#### [Task to carry out]
Each line below should be restated exactly, with nothing dropped.

#### [Material for this exercise]
>>>
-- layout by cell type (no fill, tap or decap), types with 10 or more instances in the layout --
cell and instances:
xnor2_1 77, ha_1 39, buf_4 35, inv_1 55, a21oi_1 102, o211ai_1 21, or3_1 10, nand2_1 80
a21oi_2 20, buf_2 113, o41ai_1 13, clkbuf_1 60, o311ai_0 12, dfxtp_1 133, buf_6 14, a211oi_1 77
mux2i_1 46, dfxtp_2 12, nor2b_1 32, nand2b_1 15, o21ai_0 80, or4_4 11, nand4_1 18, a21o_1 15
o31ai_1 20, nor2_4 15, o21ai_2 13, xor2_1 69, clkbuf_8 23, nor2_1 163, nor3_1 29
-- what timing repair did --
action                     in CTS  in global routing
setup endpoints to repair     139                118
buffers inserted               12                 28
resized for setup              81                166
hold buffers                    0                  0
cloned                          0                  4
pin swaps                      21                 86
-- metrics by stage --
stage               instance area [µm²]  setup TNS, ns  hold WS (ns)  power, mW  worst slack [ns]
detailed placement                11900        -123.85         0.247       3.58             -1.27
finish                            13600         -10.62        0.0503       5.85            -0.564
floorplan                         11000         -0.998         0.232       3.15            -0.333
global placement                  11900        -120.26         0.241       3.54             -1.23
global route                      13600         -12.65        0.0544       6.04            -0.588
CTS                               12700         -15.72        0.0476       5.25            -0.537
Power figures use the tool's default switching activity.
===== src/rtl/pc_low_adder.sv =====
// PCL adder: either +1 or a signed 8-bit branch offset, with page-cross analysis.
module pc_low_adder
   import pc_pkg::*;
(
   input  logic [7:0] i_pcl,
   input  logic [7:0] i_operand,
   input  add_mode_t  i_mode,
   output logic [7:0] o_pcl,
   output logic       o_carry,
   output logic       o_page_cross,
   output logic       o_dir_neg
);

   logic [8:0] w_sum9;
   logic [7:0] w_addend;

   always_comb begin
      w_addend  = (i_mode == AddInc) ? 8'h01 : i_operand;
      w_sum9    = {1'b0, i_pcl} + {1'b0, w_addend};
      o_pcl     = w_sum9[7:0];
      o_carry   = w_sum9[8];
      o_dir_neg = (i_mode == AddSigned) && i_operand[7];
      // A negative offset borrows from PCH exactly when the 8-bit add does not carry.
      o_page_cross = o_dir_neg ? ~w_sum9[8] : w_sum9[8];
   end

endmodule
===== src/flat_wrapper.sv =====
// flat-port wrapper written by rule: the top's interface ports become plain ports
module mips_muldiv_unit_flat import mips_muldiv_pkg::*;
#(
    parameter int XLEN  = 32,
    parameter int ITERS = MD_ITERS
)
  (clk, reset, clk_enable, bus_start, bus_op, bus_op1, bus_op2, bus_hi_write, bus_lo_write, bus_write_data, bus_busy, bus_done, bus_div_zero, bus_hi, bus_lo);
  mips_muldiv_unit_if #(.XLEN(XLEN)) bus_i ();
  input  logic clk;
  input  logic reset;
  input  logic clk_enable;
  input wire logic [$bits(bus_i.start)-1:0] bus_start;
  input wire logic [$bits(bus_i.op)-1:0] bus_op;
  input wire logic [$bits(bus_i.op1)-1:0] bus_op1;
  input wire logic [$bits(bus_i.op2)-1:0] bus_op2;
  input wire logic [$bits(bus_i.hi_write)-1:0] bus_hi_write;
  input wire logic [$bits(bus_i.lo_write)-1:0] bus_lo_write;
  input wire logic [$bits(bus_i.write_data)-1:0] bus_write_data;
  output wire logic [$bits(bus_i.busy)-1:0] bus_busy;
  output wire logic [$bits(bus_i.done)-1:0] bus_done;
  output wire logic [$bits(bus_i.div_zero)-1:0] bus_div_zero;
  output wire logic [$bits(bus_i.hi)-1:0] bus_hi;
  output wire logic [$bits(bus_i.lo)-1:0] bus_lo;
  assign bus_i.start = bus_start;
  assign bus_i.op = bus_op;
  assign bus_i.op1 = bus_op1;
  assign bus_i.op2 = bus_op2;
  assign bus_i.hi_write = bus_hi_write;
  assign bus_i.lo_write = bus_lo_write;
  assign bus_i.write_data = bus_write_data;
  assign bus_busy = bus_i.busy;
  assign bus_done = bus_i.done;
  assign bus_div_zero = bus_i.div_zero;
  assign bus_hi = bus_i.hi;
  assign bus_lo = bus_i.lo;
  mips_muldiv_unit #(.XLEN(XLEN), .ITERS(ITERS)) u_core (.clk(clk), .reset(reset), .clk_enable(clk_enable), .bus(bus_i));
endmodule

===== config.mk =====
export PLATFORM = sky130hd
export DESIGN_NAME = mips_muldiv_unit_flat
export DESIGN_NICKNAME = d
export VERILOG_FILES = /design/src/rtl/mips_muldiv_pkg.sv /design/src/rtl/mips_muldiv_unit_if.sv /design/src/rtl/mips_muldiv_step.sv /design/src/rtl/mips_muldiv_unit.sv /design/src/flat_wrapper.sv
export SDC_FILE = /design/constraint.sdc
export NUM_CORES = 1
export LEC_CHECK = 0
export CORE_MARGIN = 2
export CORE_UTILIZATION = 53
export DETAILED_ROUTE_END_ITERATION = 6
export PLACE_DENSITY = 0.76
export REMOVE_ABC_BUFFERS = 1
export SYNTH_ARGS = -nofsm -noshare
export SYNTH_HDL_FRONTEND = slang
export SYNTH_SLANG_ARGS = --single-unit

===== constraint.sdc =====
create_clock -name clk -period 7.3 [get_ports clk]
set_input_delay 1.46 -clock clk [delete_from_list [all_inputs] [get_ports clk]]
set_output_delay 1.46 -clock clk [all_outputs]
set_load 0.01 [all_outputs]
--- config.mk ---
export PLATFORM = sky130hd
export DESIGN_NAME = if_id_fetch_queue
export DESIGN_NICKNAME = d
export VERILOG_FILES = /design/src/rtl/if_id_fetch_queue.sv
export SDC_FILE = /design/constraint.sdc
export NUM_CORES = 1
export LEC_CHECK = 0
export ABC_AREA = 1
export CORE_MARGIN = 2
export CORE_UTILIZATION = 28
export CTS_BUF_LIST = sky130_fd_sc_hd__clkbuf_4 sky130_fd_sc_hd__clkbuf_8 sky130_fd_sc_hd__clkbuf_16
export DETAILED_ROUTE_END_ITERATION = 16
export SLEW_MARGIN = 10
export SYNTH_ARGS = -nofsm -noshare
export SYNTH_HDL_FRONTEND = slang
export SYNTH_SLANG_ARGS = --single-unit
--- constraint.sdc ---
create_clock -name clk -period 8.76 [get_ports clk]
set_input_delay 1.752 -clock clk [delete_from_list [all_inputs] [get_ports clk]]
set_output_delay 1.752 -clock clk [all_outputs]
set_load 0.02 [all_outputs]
<<<
#### [Answer to this task]
-- layout by cell type (no fill, tap or decap), types with 10 or more instances in the layout --
cell and instances:
xnor2_1 77, ha_1 39, buf_4 35, inv_1 55, a21oi_1 102, o211ai_1 21, or3_1 10, nand2_1 80
a21oi_2 20, buf_2 113, o41ai_1 13, clkbuf_1 60, o311ai_0 12, dfxtp_1 133, buf_6 14, a211oi_1 77
mux2i_1 46, dfxtp_2 12, nor2b_1 32, nand2b_1 15, o21ai_0 80, or4_4 11, nand4_1 18, a21o_1 15
o31ai_1 20, nor2_4 15, o21ai_2 13, xor2_1 69, clkbuf_8 23, nor2_1 163, nor3_1 29
-- what timing repair did --
action                     in CTS  in global routing
setup endpoints to repair     139                118
buffers inserted               12                 28
resized for setup              81                166
hold buffers                    0                  0
cloned                          0                  4
pin swaps                      21                 86
-- metrics by stage --
stage               instance area [µm²]  setup TNS, ns  hold WS (ns)  power, mW  worst slack [ns]
detailed placement                11900        -123.85         0.247       3.58             -1.27
finish                            13600         -10.62        0.0503       5.85            -0.564
floorplan                         11000         -0.998         0.232       3.15            -0.333
global placement                  11900        -120.26         0.241       3.54             -1.23
global route                      13600         -12.65        0.0544       6.04            -0.588
CTS                               12700         -15.72        0.0476       5.25            -0.537
Power figures use the tool's default switching activity.
===== src/rtl/pc_low_adder.sv =====
// PCL adder: either +1 or a signed 8-bit branch offset, with page-cross analysis.
module pc_low_adder
   import pc_pkg::*;
(
   input  logic [7:0] i_pcl,
   input  logic [7:0] i_operand,
   input  add_mode_t  i_mode,
   output logic [7:0] o_pcl,
   output logic       o_carry,
   output logic       o_page_cross,
   output logic       o_dir_neg
);

   logic [8:0] w_sum9;
   logic [7:0] w_addend;

   always_comb begin
      w_addend  = (i_mode == AddInc) ? 8'h01 : i_operand;
      w_sum9    = {1'b0, i_pcl} + {1'b0, w_addend};
      o_pcl     = w_sum9[7:0];
      o_carry   = w_sum9[8];
      o_dir_neg = (i_mode == AddSigned) && i_operand[7];
      // A negative offset borrows from PCH exactly when the 8-bit add does not carry.
      o_page_cross = o_dir_neg ? ~w_sum9[8] : w_sum9[8];
   end

endmodule
===== src/flat_wrapper.sv =====
// flat-port wrapper written by rule: the top's interface ports become plain ports
module mips_muldiv_unit_flat import mips_muldiv_pkg::*;
#(
    parameter int XLEN  = 32,
    parameter int ITERS = MD_ITERS
)
  (clk, reset, clk_enable, bus_start, bus_op, bus_op1, bus_op2, bus_hi_write, bus_lo_write, bus_write_data, bus_busy, bus_done, bus_div_zero, bus_hi, bus_lo);
  mips_muldiv_unit_if #(.XLEN(XLEN)) bus_i ();
  input  logic clk;
  input  logic reset;
  input  logic clk_enable;
  input wire logic [$bits(bus_i.start)-1:0] bus_start;
  input wire logic [$bits(bus_i.op)-1:0] bus_op;
  input wire logic [$bits(bus_i.op1)-1:0] bus_op1;
  input wire logic [$bits(bus_i.op2)-1:0] bus_op2;
  input wire logic [$bits(bus_i.hi_write)-1:0] bus_hi_write;
  input wire logic [$bits(bus_i.lo_write)-1:0] bus_lo_write;
  input wire logic [$bits(bus_i.write_data)-1:0] bus_write_data;
  output wire logic [$bits(bus_i.busy)-1:0] bus_busy;
  output wire logic [$bits(bus_i.done)-1:0] bus_done;
  output wire logic [$bits(bus_i.div_zero)-1:0] bus_div_zero;
  output wire logic [$bits(bus_i.hi)-1:0] bus_hi;
  output wire logic [$bits(bus_i.lo)-1:0] bus_lo;
  assign bus_i.start = bus_start;
  assign bus_i.op = bus_op;
  assign bus_i.op1 = bus_op1;
  assign bus_i.op2 = bus_op2;
  assign bus_i.hi_write = bus_hi_write;
  assign bus_i.lo_write = bus_lo_write;
  assign bus_i.write_data = bus_write_data;
  assign bus_busy = bus_i.busy;
  assign bus_done = bus_i.done;
  assign bus_div_zero = bus_i.div_zero;
  assign bus_hi = bus_i.hi;
  assign bus_lo = bus_i.lo;
  mips_muldiv_unit #(.XLEN(XLEN), .ITERS(ITERS)) u_core (.clk(clk), .reset(reset), .clk_enable(clk_enable), .bus(bus_i));
endmodule

===== config.mk =====
export PLATFORM = sky130hd
export DESIGN_NAME = mips_muldiv_unit_flat
export DESIGN_NICKNAME = d
export VERILOG_FILES = /design/src/rtl/mips_muldiv_pkg.sv /design/src/rtl/mips_muldiv_unit_if.sv /design/src/rtl/mips_muldiv_step.sv /design/src/rtl/mips_muldiv_unit.sv /design/src/flat_wrapper.sv
export SDC_FILE = /design/constraint.sdc
export NUM_CORES = 1
export LEC_CHECK = 0
export CORE_MARGIN = 2
export CORE_UTILIZATION = 53
export DETAILED_ROUTE_END_ITERATION = 6
export PLACE_DENSITY = 0.76
export REMOVE_ABC_BUFFERS = 1
export SYNTH_ARGS = -nofsm -noshare
export SYNTH_HDL_FRONTEND = slang
export SYNTH_SLANG_ARGS = --single-unit

===== constraint.sdc =====
create_clock -name clk -period 7.3 [get_ports clk]
set_input_delay 1.46 -clock clk [delete_from_list [all_inputs] [get_ports clk]]
set_output_delay 1.46 -clock clk [all_outputs]
set_load 0.01 [all_outputs]
--- config.mk ---
export PLATFORM = sky130hd
export DESIGN_NAME = if_id_fetch_queue
export DESIGN_NICKNAME = d
export VERILOG_FILES = /design/src/rtl/if_id_fetch_queue.sv
export SDC_FILE = /design/constraint.sdc
export NUM_CORES = 1
export LEC_CHECK = 0
export ABC_AREA = 1
export CORE_MARGIN = 2
export CORE_UTILIZATION = 28
export CTS_BUF_LIST = sky130_fd_sc_hd__clkbuf_4 sky130_fd_sc_hd__clkbuf_8 sky130_fd_sc_hd__clkbuf_16
export DETAILED_ROUTE_END_ITERATION = 16
export SLEW_MARGIN = 10
export SYNTH_ARGS = -nofsm -noshare
export SYNTH_HDL_FRONTEND = slang
export SYNTH_SLANG_ARGS = --single-unit
--- constraint.sdc ---
create_clock -name clk -period 8.76 [get_ports clk]
set_input_delay 1.752 -clock clk [delete_from_list [all_inputs] [get_ports clk]]
set_output_delay 1.752 -clock clk [all_outputs]
set_load 0.02 [all_outputs]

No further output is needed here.